Exercise - Go through the data below and return each line containing the word "metal".
■ ■ ■ ■
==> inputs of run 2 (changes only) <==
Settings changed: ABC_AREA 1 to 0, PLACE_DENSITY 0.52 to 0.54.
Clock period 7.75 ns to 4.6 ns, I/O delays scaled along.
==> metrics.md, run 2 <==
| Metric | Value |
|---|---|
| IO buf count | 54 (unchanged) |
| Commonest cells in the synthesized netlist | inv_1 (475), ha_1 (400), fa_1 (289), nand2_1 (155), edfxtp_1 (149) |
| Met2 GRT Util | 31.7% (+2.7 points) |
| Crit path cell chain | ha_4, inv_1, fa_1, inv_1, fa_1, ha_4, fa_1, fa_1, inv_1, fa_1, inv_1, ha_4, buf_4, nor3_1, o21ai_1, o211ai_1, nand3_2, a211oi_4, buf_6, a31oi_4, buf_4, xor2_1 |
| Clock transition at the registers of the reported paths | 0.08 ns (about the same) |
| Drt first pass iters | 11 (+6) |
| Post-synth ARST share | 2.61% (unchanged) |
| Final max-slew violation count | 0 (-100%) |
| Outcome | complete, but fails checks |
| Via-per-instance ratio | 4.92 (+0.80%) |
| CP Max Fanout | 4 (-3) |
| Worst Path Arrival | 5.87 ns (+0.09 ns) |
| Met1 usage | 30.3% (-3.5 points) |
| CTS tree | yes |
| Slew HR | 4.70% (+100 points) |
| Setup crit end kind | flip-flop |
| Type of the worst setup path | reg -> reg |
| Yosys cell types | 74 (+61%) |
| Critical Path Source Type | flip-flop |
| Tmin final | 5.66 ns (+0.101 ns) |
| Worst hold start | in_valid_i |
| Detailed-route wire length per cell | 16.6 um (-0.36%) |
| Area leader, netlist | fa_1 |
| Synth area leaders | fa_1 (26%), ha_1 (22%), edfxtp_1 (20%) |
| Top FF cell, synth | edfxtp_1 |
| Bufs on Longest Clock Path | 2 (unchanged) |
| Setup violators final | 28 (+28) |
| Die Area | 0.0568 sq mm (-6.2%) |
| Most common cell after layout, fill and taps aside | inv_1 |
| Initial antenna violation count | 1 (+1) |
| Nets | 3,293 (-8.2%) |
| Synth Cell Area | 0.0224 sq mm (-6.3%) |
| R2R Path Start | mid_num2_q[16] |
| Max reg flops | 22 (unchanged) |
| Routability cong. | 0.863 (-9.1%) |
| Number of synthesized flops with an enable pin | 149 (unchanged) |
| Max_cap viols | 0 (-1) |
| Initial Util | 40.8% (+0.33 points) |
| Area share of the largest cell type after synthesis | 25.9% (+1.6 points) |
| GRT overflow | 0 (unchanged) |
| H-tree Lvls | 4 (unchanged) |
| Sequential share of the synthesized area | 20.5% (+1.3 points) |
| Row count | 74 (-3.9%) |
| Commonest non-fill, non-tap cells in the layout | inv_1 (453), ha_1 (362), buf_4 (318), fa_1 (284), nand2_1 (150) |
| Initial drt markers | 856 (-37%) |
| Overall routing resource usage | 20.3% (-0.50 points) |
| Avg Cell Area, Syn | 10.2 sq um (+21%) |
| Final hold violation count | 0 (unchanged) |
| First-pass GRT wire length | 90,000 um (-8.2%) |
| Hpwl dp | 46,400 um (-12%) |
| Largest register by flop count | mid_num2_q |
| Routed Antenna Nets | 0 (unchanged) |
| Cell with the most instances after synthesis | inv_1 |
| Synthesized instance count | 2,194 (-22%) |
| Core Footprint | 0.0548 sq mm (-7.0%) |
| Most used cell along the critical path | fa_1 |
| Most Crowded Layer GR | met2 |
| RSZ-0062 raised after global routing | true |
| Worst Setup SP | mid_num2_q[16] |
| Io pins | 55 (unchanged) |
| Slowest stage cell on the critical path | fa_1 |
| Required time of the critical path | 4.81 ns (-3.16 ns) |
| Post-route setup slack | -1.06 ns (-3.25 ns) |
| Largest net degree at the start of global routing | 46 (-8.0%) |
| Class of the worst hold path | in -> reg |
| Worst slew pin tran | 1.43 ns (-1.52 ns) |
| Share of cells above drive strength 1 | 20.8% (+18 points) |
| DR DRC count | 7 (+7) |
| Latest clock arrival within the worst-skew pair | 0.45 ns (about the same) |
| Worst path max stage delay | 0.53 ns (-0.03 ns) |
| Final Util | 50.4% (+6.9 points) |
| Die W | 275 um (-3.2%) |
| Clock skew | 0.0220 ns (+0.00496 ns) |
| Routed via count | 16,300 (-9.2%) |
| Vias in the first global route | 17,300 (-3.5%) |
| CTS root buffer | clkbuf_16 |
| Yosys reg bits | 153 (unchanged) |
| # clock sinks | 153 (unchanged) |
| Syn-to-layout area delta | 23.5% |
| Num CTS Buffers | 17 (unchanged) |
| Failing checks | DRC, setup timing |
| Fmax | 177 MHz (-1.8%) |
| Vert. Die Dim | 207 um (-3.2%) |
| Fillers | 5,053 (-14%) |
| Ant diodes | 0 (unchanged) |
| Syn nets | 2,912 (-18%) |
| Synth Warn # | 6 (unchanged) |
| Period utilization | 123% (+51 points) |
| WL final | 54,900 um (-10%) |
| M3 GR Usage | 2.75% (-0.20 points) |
■ ■ ■ ■
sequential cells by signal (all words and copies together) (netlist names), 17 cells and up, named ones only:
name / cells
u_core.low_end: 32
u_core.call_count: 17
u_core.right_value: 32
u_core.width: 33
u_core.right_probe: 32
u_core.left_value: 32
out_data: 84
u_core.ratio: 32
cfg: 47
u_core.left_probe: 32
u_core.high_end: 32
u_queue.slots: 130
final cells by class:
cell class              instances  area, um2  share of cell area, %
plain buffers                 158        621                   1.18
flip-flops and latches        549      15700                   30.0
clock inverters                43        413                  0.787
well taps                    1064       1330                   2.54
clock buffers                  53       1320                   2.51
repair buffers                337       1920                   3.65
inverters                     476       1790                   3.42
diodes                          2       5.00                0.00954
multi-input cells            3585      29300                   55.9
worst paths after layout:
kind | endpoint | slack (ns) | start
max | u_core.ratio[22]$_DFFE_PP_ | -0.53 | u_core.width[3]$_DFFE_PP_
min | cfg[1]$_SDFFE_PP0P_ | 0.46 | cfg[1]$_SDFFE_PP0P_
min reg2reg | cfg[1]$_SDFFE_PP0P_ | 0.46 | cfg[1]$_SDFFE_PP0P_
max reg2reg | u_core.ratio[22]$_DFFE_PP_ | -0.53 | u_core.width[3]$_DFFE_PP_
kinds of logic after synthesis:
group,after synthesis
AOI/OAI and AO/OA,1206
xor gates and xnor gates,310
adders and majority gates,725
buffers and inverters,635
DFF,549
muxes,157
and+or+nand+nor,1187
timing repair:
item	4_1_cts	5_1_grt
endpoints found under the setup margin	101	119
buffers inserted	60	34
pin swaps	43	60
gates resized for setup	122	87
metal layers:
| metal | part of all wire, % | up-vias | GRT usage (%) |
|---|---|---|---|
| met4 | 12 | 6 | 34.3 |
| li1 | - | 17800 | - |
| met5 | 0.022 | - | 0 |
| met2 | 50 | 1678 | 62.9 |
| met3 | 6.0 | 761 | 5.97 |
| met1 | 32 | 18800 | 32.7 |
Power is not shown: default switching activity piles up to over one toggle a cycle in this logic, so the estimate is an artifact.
■ ■ ■ ■
Solution -
metal layers:
| metal | part of all wire, % | up-vias | GRT usage (%) |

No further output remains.